──────── Records for this exercise

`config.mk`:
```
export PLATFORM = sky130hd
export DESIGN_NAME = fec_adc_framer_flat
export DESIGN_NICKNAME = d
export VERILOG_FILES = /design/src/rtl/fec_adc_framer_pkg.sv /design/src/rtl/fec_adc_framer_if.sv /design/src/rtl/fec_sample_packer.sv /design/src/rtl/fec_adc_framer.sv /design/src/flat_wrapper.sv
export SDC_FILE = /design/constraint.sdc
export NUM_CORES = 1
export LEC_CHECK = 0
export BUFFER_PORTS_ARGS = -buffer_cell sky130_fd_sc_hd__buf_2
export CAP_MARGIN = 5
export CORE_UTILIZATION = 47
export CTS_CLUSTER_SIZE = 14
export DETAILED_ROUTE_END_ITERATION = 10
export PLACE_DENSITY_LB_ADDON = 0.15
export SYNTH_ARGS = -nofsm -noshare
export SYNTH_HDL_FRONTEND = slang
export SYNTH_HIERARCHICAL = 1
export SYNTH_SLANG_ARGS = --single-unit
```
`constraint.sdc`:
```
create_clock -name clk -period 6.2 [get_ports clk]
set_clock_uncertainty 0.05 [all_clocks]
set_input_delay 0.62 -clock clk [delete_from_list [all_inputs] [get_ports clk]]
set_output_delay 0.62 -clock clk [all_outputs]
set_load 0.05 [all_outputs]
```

────────────────
──────── Records for this exercise

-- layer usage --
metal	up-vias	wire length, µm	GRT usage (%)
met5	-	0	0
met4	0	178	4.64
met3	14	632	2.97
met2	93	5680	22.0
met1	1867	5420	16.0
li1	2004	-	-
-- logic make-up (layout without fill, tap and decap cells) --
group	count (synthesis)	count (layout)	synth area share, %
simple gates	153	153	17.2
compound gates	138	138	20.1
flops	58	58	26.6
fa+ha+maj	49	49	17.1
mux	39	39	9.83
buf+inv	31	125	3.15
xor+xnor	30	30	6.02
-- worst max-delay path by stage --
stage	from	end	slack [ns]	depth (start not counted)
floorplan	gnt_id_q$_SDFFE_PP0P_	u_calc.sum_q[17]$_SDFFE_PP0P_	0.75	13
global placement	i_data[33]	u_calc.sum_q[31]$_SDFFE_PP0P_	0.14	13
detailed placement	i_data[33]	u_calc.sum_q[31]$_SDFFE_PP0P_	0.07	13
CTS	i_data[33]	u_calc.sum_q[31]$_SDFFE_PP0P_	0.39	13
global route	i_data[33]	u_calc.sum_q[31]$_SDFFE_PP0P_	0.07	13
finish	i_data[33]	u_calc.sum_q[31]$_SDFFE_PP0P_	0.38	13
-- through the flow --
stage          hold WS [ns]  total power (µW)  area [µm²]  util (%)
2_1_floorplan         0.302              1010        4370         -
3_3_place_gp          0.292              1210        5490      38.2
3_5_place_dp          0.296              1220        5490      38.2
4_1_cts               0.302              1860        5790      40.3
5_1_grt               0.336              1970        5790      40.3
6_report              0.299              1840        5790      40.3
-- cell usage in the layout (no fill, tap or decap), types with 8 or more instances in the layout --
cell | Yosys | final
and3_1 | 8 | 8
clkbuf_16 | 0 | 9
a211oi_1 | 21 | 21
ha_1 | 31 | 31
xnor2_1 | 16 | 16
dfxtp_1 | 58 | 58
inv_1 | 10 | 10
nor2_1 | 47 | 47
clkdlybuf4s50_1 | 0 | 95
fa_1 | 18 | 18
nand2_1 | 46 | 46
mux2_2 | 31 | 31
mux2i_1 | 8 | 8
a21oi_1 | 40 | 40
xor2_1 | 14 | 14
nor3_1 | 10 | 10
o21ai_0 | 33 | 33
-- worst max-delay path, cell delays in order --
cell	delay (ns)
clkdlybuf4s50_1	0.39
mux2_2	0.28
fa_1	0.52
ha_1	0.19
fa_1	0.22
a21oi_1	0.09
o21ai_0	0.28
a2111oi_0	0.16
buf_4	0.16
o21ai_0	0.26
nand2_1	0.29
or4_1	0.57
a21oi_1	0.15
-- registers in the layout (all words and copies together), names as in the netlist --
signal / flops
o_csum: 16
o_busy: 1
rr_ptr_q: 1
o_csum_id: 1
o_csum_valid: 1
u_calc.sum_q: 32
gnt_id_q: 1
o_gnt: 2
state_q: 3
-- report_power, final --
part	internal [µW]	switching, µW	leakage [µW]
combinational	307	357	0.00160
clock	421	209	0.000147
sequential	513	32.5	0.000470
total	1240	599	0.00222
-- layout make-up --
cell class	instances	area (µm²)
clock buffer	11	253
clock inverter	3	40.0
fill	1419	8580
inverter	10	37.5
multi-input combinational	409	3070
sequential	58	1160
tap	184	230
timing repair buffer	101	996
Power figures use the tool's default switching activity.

────────────────
──────── Records for this exercise

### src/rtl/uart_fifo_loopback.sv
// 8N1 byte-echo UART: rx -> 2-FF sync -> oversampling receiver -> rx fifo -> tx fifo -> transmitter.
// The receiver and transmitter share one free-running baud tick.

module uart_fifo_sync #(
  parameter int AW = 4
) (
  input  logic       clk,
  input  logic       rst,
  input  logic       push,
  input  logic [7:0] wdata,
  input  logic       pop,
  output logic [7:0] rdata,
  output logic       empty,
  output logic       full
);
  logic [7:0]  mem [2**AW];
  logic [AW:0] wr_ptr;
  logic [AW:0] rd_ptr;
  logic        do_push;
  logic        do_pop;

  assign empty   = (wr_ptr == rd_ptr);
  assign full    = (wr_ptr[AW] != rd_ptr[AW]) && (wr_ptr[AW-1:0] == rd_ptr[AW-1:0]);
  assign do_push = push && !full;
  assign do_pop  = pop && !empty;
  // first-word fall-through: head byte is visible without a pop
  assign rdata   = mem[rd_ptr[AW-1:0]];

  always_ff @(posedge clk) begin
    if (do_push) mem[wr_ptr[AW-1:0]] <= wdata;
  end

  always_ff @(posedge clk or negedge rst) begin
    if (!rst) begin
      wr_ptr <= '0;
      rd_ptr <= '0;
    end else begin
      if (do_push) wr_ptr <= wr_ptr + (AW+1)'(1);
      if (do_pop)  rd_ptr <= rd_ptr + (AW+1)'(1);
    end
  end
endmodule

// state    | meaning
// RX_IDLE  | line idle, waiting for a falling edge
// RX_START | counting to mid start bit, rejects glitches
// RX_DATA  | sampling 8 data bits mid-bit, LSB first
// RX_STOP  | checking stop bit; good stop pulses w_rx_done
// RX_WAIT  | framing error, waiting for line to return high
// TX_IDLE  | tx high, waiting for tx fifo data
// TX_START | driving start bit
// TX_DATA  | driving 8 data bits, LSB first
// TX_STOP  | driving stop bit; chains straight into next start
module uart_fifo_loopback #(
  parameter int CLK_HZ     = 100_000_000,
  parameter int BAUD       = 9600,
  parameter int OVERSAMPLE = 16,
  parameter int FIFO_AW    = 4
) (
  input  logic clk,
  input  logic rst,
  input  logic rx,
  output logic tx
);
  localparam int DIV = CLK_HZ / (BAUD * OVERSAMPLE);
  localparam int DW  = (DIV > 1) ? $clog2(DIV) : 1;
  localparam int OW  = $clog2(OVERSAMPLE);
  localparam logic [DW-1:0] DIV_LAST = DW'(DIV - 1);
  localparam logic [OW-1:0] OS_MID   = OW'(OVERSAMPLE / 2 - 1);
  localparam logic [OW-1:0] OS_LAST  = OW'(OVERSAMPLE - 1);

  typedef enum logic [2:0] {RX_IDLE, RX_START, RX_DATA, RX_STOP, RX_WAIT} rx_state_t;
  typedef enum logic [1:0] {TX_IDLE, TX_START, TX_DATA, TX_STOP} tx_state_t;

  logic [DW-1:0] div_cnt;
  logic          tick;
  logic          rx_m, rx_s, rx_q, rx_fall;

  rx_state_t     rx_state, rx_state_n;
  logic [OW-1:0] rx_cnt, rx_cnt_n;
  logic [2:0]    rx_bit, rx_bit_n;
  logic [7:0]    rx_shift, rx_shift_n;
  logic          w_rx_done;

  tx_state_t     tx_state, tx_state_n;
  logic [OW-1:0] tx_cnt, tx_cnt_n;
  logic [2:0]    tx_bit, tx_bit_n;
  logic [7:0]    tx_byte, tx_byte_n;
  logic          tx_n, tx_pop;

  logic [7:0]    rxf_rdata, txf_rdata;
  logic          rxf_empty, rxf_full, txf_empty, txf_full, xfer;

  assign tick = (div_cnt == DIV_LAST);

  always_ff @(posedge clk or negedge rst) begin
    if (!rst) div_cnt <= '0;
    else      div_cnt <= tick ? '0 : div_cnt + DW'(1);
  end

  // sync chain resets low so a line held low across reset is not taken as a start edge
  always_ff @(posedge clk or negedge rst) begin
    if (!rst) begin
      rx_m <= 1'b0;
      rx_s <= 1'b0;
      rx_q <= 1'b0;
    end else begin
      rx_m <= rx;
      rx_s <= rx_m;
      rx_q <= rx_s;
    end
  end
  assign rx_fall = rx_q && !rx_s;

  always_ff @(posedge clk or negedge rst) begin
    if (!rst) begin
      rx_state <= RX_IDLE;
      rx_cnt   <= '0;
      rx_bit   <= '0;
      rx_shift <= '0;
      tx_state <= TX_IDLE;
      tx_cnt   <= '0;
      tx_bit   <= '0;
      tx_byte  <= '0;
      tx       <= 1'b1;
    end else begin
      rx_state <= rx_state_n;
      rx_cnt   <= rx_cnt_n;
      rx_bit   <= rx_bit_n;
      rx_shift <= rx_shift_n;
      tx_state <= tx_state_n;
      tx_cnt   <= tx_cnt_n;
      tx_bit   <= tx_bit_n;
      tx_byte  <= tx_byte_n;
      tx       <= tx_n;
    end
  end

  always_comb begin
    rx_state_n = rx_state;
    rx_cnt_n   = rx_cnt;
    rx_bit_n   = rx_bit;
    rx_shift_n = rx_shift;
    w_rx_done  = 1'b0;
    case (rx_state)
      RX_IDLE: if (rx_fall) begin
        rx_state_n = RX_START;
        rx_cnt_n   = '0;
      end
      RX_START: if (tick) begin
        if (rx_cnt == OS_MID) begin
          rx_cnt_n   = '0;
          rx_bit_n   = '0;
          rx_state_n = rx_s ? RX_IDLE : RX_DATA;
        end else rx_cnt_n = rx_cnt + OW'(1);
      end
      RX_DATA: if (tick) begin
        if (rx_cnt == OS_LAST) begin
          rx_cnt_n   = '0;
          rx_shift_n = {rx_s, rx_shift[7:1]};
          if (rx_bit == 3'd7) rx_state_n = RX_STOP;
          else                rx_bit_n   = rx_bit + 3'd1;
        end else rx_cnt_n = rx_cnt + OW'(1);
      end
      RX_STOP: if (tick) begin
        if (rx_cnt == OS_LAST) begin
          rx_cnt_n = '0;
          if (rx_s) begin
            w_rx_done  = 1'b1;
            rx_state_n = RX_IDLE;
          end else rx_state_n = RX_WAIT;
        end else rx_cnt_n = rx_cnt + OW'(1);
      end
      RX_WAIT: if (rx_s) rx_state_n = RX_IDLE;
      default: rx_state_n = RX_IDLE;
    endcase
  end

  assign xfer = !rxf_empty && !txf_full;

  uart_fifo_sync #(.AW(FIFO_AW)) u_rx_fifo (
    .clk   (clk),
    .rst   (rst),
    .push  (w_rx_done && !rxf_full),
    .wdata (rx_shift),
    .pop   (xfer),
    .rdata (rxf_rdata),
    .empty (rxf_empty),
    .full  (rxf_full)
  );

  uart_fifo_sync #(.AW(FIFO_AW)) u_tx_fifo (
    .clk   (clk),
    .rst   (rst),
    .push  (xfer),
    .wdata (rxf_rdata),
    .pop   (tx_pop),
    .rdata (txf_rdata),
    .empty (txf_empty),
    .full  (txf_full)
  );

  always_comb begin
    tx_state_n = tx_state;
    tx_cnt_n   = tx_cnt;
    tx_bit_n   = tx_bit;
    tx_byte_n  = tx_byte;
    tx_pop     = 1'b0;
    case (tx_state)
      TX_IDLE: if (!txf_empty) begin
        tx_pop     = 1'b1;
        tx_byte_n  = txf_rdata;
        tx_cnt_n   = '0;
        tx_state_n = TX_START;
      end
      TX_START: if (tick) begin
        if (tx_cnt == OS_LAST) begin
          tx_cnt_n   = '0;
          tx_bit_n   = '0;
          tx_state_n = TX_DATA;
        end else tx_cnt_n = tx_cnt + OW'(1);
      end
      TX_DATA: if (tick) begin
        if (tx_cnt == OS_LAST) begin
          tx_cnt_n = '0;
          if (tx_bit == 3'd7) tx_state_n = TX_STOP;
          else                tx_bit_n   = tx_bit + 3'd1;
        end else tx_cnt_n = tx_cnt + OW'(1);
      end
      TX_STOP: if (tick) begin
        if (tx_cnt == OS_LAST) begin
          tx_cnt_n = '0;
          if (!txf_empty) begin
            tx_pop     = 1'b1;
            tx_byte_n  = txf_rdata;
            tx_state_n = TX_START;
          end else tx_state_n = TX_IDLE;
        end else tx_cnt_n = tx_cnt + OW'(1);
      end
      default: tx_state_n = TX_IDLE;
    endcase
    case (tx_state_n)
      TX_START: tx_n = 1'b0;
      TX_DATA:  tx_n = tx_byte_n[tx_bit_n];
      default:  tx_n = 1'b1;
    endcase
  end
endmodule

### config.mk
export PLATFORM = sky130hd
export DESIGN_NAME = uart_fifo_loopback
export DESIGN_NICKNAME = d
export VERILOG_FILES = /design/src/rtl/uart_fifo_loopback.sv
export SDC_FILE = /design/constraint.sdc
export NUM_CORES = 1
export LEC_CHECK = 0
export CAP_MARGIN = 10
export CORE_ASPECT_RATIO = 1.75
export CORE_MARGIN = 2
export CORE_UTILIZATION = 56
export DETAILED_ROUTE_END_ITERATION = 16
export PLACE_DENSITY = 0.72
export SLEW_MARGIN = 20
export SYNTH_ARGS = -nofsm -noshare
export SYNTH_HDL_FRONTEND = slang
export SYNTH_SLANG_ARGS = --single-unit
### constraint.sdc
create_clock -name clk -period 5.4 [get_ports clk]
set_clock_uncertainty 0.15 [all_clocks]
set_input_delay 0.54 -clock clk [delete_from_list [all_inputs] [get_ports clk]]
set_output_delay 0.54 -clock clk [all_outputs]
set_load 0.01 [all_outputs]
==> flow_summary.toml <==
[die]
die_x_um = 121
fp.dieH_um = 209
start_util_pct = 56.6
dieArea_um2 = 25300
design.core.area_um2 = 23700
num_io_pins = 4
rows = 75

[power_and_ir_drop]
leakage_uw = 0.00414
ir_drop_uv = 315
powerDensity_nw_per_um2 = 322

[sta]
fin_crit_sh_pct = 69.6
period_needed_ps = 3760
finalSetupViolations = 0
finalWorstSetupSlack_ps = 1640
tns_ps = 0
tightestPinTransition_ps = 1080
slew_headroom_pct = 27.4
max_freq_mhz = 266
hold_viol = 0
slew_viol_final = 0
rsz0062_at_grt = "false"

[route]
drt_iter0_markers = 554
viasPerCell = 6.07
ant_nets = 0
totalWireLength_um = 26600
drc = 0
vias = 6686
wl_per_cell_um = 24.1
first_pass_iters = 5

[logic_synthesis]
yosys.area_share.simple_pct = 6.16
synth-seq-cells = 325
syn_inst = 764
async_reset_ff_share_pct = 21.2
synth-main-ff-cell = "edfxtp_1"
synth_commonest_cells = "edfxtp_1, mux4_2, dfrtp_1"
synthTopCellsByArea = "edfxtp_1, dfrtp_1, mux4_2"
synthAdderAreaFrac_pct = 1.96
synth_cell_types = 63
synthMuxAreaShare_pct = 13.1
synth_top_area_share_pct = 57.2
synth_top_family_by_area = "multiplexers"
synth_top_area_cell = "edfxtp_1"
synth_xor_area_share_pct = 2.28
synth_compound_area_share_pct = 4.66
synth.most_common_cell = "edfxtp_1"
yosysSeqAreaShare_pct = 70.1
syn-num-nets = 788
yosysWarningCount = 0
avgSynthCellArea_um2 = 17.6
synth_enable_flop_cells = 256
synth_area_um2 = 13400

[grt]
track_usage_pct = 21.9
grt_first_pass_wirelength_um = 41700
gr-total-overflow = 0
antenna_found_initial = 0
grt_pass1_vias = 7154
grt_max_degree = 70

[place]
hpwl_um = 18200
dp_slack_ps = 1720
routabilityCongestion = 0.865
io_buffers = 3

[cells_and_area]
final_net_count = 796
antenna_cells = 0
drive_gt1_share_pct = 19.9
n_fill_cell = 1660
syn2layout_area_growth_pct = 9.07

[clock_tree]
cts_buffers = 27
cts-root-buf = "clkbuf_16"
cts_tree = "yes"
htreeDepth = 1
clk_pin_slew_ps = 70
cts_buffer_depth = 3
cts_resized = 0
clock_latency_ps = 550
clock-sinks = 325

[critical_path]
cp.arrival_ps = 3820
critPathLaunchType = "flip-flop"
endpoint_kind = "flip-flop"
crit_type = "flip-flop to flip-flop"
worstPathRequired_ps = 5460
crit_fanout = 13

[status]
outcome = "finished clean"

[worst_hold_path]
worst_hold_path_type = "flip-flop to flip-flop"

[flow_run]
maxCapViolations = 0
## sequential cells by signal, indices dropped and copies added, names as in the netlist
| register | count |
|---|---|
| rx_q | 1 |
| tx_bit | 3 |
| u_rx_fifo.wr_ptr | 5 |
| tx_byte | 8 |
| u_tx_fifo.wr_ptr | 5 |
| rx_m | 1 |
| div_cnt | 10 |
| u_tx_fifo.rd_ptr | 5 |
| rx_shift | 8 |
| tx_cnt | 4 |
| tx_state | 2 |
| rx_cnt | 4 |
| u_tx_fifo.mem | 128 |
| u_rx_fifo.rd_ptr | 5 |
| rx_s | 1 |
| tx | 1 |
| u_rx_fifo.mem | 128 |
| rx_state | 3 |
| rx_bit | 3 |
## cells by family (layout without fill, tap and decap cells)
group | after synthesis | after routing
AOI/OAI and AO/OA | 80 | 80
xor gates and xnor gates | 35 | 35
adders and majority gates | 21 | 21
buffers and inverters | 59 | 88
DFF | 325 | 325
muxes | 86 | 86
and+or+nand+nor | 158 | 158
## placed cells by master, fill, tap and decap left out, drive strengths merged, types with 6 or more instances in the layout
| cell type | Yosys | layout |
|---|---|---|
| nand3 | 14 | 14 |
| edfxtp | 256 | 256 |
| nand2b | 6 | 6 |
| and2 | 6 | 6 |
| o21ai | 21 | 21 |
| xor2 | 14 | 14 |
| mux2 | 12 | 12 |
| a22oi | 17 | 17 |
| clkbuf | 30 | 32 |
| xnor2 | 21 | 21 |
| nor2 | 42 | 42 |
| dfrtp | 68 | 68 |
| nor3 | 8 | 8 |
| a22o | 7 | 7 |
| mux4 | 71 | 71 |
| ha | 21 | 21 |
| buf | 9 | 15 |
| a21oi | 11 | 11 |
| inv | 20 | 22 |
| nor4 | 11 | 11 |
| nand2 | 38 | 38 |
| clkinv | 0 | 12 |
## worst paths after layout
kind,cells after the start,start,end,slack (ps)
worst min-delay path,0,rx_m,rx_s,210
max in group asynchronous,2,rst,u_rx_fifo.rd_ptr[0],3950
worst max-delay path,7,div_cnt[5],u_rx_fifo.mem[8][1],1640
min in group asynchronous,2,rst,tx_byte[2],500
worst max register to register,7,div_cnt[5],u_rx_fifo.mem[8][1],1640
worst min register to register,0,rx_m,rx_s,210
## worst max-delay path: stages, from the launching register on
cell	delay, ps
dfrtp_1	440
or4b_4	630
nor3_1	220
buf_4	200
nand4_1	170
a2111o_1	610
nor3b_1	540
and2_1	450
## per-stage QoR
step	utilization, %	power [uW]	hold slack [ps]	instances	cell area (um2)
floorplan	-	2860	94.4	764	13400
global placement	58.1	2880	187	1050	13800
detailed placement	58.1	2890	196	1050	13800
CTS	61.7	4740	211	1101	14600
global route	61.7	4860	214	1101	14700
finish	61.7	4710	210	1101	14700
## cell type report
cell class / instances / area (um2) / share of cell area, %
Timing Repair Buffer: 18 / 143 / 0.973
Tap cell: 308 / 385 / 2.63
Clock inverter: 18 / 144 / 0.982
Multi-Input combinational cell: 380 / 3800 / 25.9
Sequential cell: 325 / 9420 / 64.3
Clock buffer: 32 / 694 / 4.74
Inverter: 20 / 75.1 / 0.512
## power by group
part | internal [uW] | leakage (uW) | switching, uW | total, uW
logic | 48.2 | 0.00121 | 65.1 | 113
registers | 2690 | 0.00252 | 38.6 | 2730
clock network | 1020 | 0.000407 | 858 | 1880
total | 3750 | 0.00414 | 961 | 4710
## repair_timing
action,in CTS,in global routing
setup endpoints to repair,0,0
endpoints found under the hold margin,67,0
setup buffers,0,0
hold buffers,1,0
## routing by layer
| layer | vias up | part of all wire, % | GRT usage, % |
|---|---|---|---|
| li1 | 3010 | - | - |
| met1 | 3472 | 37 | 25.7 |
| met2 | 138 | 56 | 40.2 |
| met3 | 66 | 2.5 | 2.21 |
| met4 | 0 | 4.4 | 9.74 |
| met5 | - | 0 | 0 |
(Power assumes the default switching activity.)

────────────────

What is being asked
Which lines in the data above hold the word "make"? Return each of them.

Finished task
-- logic make-up (layout without fill, tap and decap cells) --
-- layout make-up --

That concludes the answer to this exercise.